Motivo um: o digital melhora a qualidade da projeção. O que ocorre em algumas salas do Rio chega a ser desestimulante para o espectador assíduo e sobretudo para a formação de um novo público. Cópias escuras, fotografias lavadas e som deficiente transformam qualquer Woody Allen em Frankenstein. Já testemunhei amigos e familiares queixando-se de dores de cabeça à saída do cinema sem perceber que muitas vezes a razão de tal sintoma se deva ao desconforto audiovisual.

Motivo dois: há demanda. As novas salas, que oferecem dignidade ao espectador, são prestigiadas. Um exemplo, aqui mesmo no Rio, é o Cine Nova Brasília, no Alemão, cuja taxa de ocupação ao ano de 53% está acima dos 24% das outras salas. A crise do fechamento se deve única e exclusivamente ao modelo de negócio que, ao não se renovar — seja pela falta de uma política, seja pelos problemas financeiros dos proprietários —, perde o compasso da história e frustra a demanda, que ainda por cima tem a opção cada vez mais crescente de optar pela qualidade dos home-theaters.

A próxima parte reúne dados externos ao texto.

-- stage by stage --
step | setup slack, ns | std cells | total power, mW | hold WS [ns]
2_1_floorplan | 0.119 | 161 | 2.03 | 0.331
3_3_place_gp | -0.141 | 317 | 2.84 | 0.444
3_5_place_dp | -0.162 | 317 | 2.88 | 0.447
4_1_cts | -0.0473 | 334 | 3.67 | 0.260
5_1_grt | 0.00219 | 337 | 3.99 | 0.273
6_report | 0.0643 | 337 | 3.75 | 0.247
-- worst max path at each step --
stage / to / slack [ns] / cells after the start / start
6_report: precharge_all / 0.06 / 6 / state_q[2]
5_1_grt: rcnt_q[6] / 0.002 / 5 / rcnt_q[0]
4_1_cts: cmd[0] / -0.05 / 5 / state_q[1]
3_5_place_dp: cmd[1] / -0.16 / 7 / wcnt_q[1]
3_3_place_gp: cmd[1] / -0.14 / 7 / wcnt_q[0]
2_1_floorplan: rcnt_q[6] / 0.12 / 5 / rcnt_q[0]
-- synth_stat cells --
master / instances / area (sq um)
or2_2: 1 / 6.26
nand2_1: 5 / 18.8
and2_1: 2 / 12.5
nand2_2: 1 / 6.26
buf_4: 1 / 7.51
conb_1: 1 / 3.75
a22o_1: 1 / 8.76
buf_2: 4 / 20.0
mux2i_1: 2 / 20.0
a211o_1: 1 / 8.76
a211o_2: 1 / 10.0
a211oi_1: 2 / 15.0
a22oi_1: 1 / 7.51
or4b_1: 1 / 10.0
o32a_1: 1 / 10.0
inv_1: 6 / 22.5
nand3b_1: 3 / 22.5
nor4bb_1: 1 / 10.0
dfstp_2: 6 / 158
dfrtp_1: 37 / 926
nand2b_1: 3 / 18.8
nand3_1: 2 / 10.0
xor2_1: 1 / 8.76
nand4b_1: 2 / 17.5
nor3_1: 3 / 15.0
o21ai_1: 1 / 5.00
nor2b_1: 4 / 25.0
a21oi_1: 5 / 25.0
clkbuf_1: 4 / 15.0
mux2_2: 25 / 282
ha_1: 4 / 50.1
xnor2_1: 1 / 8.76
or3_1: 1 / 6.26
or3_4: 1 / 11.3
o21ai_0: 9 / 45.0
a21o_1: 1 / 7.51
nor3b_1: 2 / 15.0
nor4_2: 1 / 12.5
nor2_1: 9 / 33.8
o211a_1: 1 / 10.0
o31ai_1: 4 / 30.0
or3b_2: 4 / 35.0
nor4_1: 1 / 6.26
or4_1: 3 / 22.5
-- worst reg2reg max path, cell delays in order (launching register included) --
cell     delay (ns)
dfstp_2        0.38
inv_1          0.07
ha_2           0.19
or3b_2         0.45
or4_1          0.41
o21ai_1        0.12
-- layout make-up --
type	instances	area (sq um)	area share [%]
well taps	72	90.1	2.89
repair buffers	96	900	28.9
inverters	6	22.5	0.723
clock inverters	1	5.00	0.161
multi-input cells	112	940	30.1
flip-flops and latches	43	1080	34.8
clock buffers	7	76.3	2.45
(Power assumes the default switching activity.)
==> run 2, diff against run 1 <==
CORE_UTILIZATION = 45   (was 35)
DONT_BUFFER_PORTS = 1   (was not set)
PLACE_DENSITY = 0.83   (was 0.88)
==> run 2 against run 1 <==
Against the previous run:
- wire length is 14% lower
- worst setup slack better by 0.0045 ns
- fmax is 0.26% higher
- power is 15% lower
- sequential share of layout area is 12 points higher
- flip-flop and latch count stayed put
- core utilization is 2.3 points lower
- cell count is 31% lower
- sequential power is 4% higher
[config.mk]
export PLATFORM = sky130hd
export DESIGN_NAME = alu_seq_ctrl
export DESIGN_NICKNAME = d
export VERILOG_FILES = /design/src/rtl/alu_pkg.sv /design/src/rtl/alu_seq_map.sv /design/src/rtl/alu_seq_ctrl.sv
export SDC_FILE = /design/constraint.sdc
export NUM_CORES = 1
export LEC_CHECK = 0
export CAP_MARGIN = 30
export CELL_PAD_IN_SITES_DETAIL_PLACEMENT = 0
export CELL_PAD_IN_SITES_GLOBAL_PLACEMENT = 1
export CORE_UTILIZATION = 33
export DETAILED_ROUTE_END_ITERATION = 8
export PLACE_DENSITY_LB_ADDON = 0.1
export RECOVER_POWER = 50
export SYNTH_ARGS = -nofsm -noshare
export SYNTH_HDL_FRONTEND = slang
export SYNTH_SLANG_ARGS = --single-unit
export TNS_END_PERCENT = 1
[constraint.sdc]
create_clock -name clk -period 1.75 [get_ports clk]
set_input_delay 0.175 -clock clk [delete_from_list [all_inputs] [get_ports clk]]
set_output_delay 0.175 -clock clk [all_outputs]
set_load 0.01 [all_outputs]
[src/rtl/alu_pkg.sv]
// Shared definitions for the nibble-serial ALU sequencer: ALU opcodes,
// command opcodes, FSM state encoding and a small opcode classifier.
package alu_pkg;

    // Opcodes understood by the 4-bit combinational ALU.
    localparam logic [3:0] ALU_AND = 4'b0000;
    localparam logic [3:0] ALU_OR  = 4'b0001;
    localparam logic [3:0] ALU_XOR = 4'b0100;
    localparam logic [3:0] ALU_NOT = 4'b0110;
    localparam logic [3:0] ALU_ADD = 4'b1010;

    // Command opcodes presented on cmd_op.
    localparam logic [2:0] CMD_AND  = 3'b000;
    localparam logic [2:0] CMD_OR   = 3'b001;
    localparam logic [2:0] CMD_XOR  = 3'b010;
    localparam logic [2:0] CMD_NOT  = 3'b011;
    localparam logic [2:0] CMD_ADD  = 3'b100;
    localparam logic [2:0] CMD_SUB  = 3'b101;
    localparam logic [2:0] CMD_ADC  = 3'b110;
    localparam logic [2:0] CMD_RSVD = 3'b111;

    // Sequencer states.
    typedef enum logic [1:0] {
        ST_IDLE = 2'b00,
        ST_EXEC = 2'b01,
        ST_DONE = 2'b10
    } seq_state_t;

    // True for commands whose carry chains between nibbles.
    function automatic logic is_arith(input logic [2:0] op);
        return (op == CMD_ADD) || (op == CMD_SUB) || (op == CMD_ADC);
    endfunction

endpackage

[src/rtl/alu_seq_map.sv]
// Maps the latched command opcode, the nibble position and the running carry
// onto the ALU control inputs. Everything is forced to zero outside EXEC.
module alu_seq_map
    import alu_pkg::*;
(
    input  logic       active,        // sequencer is in EXEC
    input  logic [2:0] op,            // latched command opcode
    input  logic       first,         // current nibble is nibble 0
    input  logic       carry_in_reg,  // carry out of the previous nibble
    input  logic       cin_q,         // latched cmd_cin (ADC only)
    output logic [3:0] alu_op,
    output logic       inv_b,         // SUB feeds the ALU with ~b
    output logic       alu_cin
);

    // Opcode translation and carry selection for the current nibble.
    always_comb begin
        // NOTE: every output gets a default first so no path leaves one unassigned and infers a latch.
        alu_op  = 4'b0000;
        inv_b   = 1'b0;
        alu_cin = 1'b0;
        if (active) begin
            case (op)
                CMD_AND: alu_op = ALU_AND;
                CMD_OR:  alu_op = ALU_OR;
                CMD_XOR: alu_op = ALU_XOR;
                CMD_NOT: alu_op = ALU_NOT;
                CMD_ADD: begin
                    alu_op  = ALU_ADD;
                    alu_cin = first ? 1'b0 : carry_in_reg;
                end
                CMD_SUB: begin
                    alu_op  = ALU_ADD;
                    inv_b   = 1'b1;
                    alu_cin = first ? 1'b1 : carry_in_reg;
                end
                CMD_ADC: begin
                    alu_op  = ALU_ADD;
                    alu_cin = first ? cin_q : carry_in_reg;
                end
                default: alu_op = 4'b0000;  // reserved opcode never reaches EXEC
            endcase
        end
    end

endmodule

[src/rtl/alu_seq_ctrl.sv]
// Nibble-serial sequencer: accepts one wide command, drives the external
// 4-bit ALU once per clock from the low nibble upward while chaining the
// carry, then presents the assembled result and flags until consumed.
module alu_seq_ctrl
    import alu_pkg::*;
#(
    parameter int NIBBLES = 2
) (
    input  logic                   clk,
    input  logic                   rst_n,
    input  logic                   cmd_valid,
    output logic                   cmd_ready,
    input  logic [2:0]             cmd_op,
    input  logic [4*NIBBLES-1:0]   cmd_a,
    input  logic [4*NIBBLES-1:0]   cmd_b,
    input  logic                   cmd_cin,
    output logic [3:0]             alu_a,
    output logic [3:0]             alu_b,
    output logic [3:0]             alu_op,
    output logic                   alu_cin,
    input  logic [3:0]             alu_result,
    input  logic                   alu_cout,
    output logic                   rsp_valid,
    input  logic                   rsp_ready,
    output logic [4*NIBBLES-1:0]   rsp_result,
    output logic                   rsp_carry,
    output logic                   rsp_zero,
    output logic                   rsp_err
);

    localparam int W     = 4 * NIBBLES;
    localparam int IDX_W = (NIBBLES > 1) ? $clog2(NIBBLES) : 1;
    localparam logic [IDX_W-1:0] LAST_IDX = IDX_W'(NIBBLES - 1);

    seq_state_t       state_q, state_d;
    logic [IDX_W-1:0] idx_q;
    logic [2:0]       op_q;
    logic [W-1:0]     a_q, b_q;
    logic             cin_q;
    logic [W-1:0]     result_q;
    logic             carry_q;
    logic             err_q;

    logic             in_exec;
    logic [3:0]       a_nib, b_nib;
    logic             inv_b;
    logic [3:0]       map_op;
    logic             map_cin;

    assign in_exec = (state_q == ST_EXEC);

    // State register.
    always_ff @(posedge clk or negedge rst_n) begin
        if (!rst_n) begin
            state_q <= ST_IDLE;
        end else begin
            // NOTE: sequential state uses non-blocking assignment so every register samples pre-edge values.
            state_q <= state_d;
        end
    end

    // Next-state logic and handshake outputs.
    always_comb begin
        state_d   = state_q;
        cmd_ready = 1'b0;
        rsp_valid = 1'b0;
        case (state_q)
            ST_IDLE: begin
                cmd_ready = 1'b1;
                if (cmd_valid) begin
                    state_d = (cmd_op == CMD_RSVD) ? ST_DONE : ST_EXEC;
                end
            end
            ST_EXEC: begin
                if (idx_q == LAST_IDX) begin
                    state_d = ST_DONE;
                end
            end
            ST_DONE: begin
                rsp_valid = 1'b1;
                if (rsp_ready) begin
                    state_d = ST_IDLE;
                end
            end
            default: state_d = ST_IDLE;
        endcase
    end

    // Command capture and per-nibble result/carry accumulation.
    always_ff @(posedge clk or negedge rst_n) begin
        if (!rst_n) begin
            // NOTE: the operand copies are reset along with the rest; they are a handful of flops, not a memory array.
            idx_q    <= '0;
            op_q     <= CMD_AND;
            a_q      <= '0;
            b_q      <= '0;
            cin_q    <= 1'b0;
            result_q <= '0;
            carry_q  <= 1'b0;
            err_q    <= 1'b0;
        end else begin
            case (state_q)
                ST_IDLE: begin
                    if (cmd_valid) begin
                        idx_q    <= '0;
                        op_q     <= cmd_op;
                        a_q      <= cmd_a;
                        b_q      <= cmd_b;
                        cin_q    <= cmd_cin;
                        result_q <= '0;
                        carry_q  <= 1'b0;
                        err_q    <= (cmd_op == CMD_RSVD);
                    end
                end
                ST_EXEC: begin
                    for (int k = 0; k < NIBBLES; k++) begin
                        if (idx_q == IDX_W'(k)) begin
                            result_q[4*k +: 4] <= alu_result;
                        end
                    end
                    carry_q <= is_arith(op_q) ? alu_cout : 1'b0;
                    idx_q   <= idx_q + IDX_W'(1);
                end
                default: ;
            endcase
        end
    end

    // Select the current operand nibbles from the latched operands.
    always_comb begin
        a_nib = 4'b0000;
        b_nib = 4'b0000;
        for (int k = 0; k < NIBBLES; k++) begin
            if (idx_q == IDX_W'(k)) begin
                a_nib = a_q[4*k +: 4];
                b_nib = b_q[4*k +: 4];
            end
        end
    end

    alu_seq_map u_map (
        .active       (in_exec),
        .op           (op_q),
        .first        (idx_q == '0),
        .carry_in_reg (carry_q),
        .cin_q        (cin_q),
        .alu_op       (map_op),
        .inv_b        (inv_b),
        .alu_cin      (map_cin)
    );

    assign alu_op  = map_op;
    assign alu_cin = map_cin;
    assign alu_a   = in_exec ? a_nib : 4'b0000;
    assign alu_b   = in_exec ? (inv_b ? ~b_nib : b_nib) : 4'b0000;

    // Response fields come straight from registers; zero is only meaningful while presenting.
    assign rsp_result = result_q;
    assign rsp_carry  = carry_q;
    assign rsp_err    = err_q;
    assign rsp_zero   = (state_q == ST_DONE) && (result_q == '0);

endmodule
==> results.py <==
metrics = {
    "outcome": {
        "status": "finished clean",
    },
    "layout": {
        "area_growth_syn_to_layout_pct": 46.6,
        "drive_above_1_share_pct": 13.5,
        "num_antenna_cells": 0,
        "design_area_mm2": 0.00229,
        "layout.cells.non_filler": 282,
        "final_net_count": 259,
        "fill_cells": 444,
    },
    "critical_path": {
        "crit_type": "flip-flop to output port",
        "critPathArrivalTime_ns": 1.52,
        "rr_startpoint": "state_q[0]$_DFFE_PN0P_",
        "r2r_end": "b_q[5]$_DFFE_PN0P_",
        "cp-start-kind": "flip-flop",
        "crit_fanout": 4,
        "required_ns": 1.57,
        "reg2reg_depth": 6,
        "crit_path_end_kind": "output port",
        "r2r_setup_slack_ns": 0.13,
    },
    "clocking": {
        "clockBufferDepth": 2,
        "clockRootBuffer": "clkbuf_8",
        "insertion_delay_ns": 0.28,
        "cts_sinks": 33,
        "cts_hold_buf": 0,
        "clkTransAtPathRegs_ns": 0.07,
        "tritoncts": "built",
        "cts_buffers": 5,
        "htree_levels": 2,
    },
    "placement": {
        "placedCellCount": 274,
        "place_ws_ns": 0.0414,
        "io_buffers": 54,
        "place_area_mm2": 0.00219,
        "dpl.hpwl_um": 2780,
        "gp_congestion": 0.778,
    },
    "drt": {
        "wl_um": 3780,
        "dr.pass1.iters": 6,
        "antenna_left": 0,
        "vias": 1361,
        "drc": 0,
        "drt_iter0_drc": 68,
        "wl_per_cell_um": 13.4,
        "avgViaCountPerCell": 4.83,
    },
    "sta": {
        "min_period_over_period_pct": 97.0,
        "finalHoldViolCount": 0,
        "tightest_slew_ns": 0.833,
        "clock.fmax_mhz": 589,
        "rsz0062_at_grt": "true",
        "fin_skew_ns": 0.00615,
        "setup_tns_ns": 0,
        "setup_viol": 0,
        "setup_slack_ns": 0.0522,
        "whs_ns": 0.415,
        "finalMaxSlewViolations": 0,
        "min_period_ns": 1.70,
        "slew-limit-headroom_pct": 44.5,
    },
    "die": {
        "die_h_um": 70.8,
        "design.core.area_mm2": 0.00444,
        "fp.dieArea_mm2": 0.00502,
        "die_w_um": 70.8,
        "initial_core_util_pct": 35.2,
        "num_rows": 24,
        "boundaryPins": 55,
    },
    "logic_synthesis": {
        "synthAdderAreaFrac_pct": 0,
        "yosysWarningCount": 0,
        "synth_top_area_share_pct": 52.8,
        "synth.avg_cell_area_um2": 9.48,
        "synthTopCellsByArea": "dfrtp_1 53%, nand2_1 15%, mux2i_1 5.1%",
        "synth-xor-area-share_pct": 2.80,
        "muxShareOfSynthArea_pct": 5.12,
        "synth_flop_cell": "dfrtp_1",
        "syn_inst": 165,
        "yosys.area.top_type": "dfrtp_1",
        "synthesis.area_mm2": 0.00156,
        "ys_ff_latch": 33,
        "synth_top_family_by_area": "simple AND/OR/NAND/NOR gates",
        "ys_seq_area_share_pct": 52.8,
        "synth_edf_count": 0,
        "async_flop_share_pct": 100,
        "yosys.area_share.simple_pct": 27.0,
        "synth_compound_area_share_pct": 7.44,
        "synth_cell_types": 30,
        "syn_nets": 194,
    },
    "worst_hold_path": {
        "holdPathEnd": "a_q[6]$_DFFE_PN0P_",
        "hold_depth": 3,
        "hp-class": "input pin to flip-flop",
        "min-delay-start": "cmd_a[6]",
    },
    "pwr": {
        "ir_drop_mv": 0.692,
        "p_per_area_mw_per_mm2": 1650,
        "cellLeakagePower_nw": 1.18,
    },
    "grt": {
        "grt_max_degree": 34,
        "antenna_found_initial": 0,
        "grt.total_usage_pct": 16.9,
        "grt_pass1_vias": 1408,
        "grt_first_pass_wirelength_um": 6600,
        "gr-total-overflow": 0,
    },
    "job": {
        "drv_cap": 0,
    },
}
worst max-delay path by stage:
stage,from,end,cells after the start
6_report,op_q[1]$_DFFE_PN0P_,alu_b[3],4
5_1_grt,op_q[1]$_DFFE_PN0P_,alu_b[0],4
4_1_cts,state_q[1]$_DFFE_PN0P_,alu_a[0],4
3_5_place_dp,idx_q$_DFFE_PN0P_,alu_b[1],4
3_3_place_gp,op_q[0]$_DFFE_PN0P_,alu_b[3],4
2_1_floorplan,state_q[0]$_DFFE_PN0P_,rsp_carry$_DFFE_PN0P_,4
registers in the layout, indices dropped and copies added, names as in the netlist:
signal	flops
a_q	8
b_q	8
rsp_result	8
op_q	3
state_q	2
cin_q	1
idx_q	1
rsp_carry	1
rsp_err	1
layout make-up:
class                   instances  area, um^2  area share, %
clock inverters                 1        7.51          0.327
clock buffers                   6        82.6           3.60
flip-flops and latches         33         828           36.1
repair buffers                 68         626           27.3
multi-input cells             121         681           29.7
inverters                       1        3.75          0.164
well taps                      52        65.1           2.84
per-stage QoR:
| step | utilization, % | power, W |
|---|---|---|
| 6_report | 51.6 | 0.00378 |
| 3_3_place_gp | 49.4 | 0.00328 |
| 3_5_place_dp | 49.4 | 0.00330 |
| 5_1_grt | 51.6 | 0.00410 |
| 4_1_cts | 51.5 | 0.00386 |
| 2_1_floorplan | - | 0.00244 |
cells in the mapped netlist (2+ instances only):
cell type / n
nand2_1: 62
a21oi_1: 2
o21ai_0: 2
a22o_1: 8
nand3_1: 2
nor3b_2: 2
clkbuf_1: 2
nand2b_1: 2
xnor2_1: 4
dfrtp_1: 33
buf_6: 4
buf_2: 4
mux2i_1: 8
nor4_1: 2
nand3b_1: 2
nor2_1: 12
routing by layer:
layer	GRT usage [%]	wire [um]	vias to the layer above
li1	-	-	671
met1	20.3	1640	647
met2	29.0	1890	36
met3	4.84	167	7
met4	6.00	70	0
met5	0	0	-
where the power goes:
part / internal (W) / leakage [nW] / total (W) / switching (W)
combinational: 0.000961 / 0.720 / 0.00183 / 0.000864
sequential: 0.00112 / 0.415 / 0.00139 / 0.000269
clock: 0.000310 / 0.0433 / 0.000571 / 0.000261
total: 0.00239 / 1.18 / 0.00378 / 0.00139
cell families after synthesis:
logic type | count (synthesis)
and+or+nand+nor | 93
buffers and inverters | 11
AOI/OAI and AO/OA | 15
DFF | 33
muxes | 8
xor gates and xnor gates | 5
repair_timing:
item / in CTS / in global routing
resized for setup: 18 / 5
pin swaps: 4 / 1
setup endpoints to repair: 15 / 7
cloned: 0 / 0
buffers inserted: 0 / 1
layout by cell type (no fill, tap or decap), types with 2 or more instances in the layout:
cell	n
dfrtp_1	31
buf_4	13
mux2i_1	8
clkbuf_8	6
nand2_1	62
nand3b_1	2
xnor2_1	4
a22o_1	8
dlygate4sd2_1	12
dlygate4sd3_1	9
a21oi_1	2
nand3_1	2
clkdlybuf4s50_1	30
clkbuf_2	2
dfrtp_2	2
o21ai_0	2
nor2_1	12
nor3b_2	2
worst max-delay path: stages (launching register included):
cell	delay (ns)
dfrtp_1	0.37
nand3b_1	0.30
xnor2_1	0.20
nor2_1	0.10
dlygate4sd2_1	0.27
No activity file was read; power rests on OpenSTA's default activity.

Motivo três: o fim dos cinemas de rua ameaça a própria cultura da cidade. Falo aqui da cultura do encontro, da troca, do prazer da vida social que tanto agrada a fluminenses e principalmente a cariocas. Às vésperas das comemorações dos 450 anos, o Rio não merecia perder seus históricos cinemas de rua, patrimônios da cidade. Fica o apelo à Riofilme, às secretarias de Cultura, à Ancine e aos empresários para que não deixem a luz se apagar.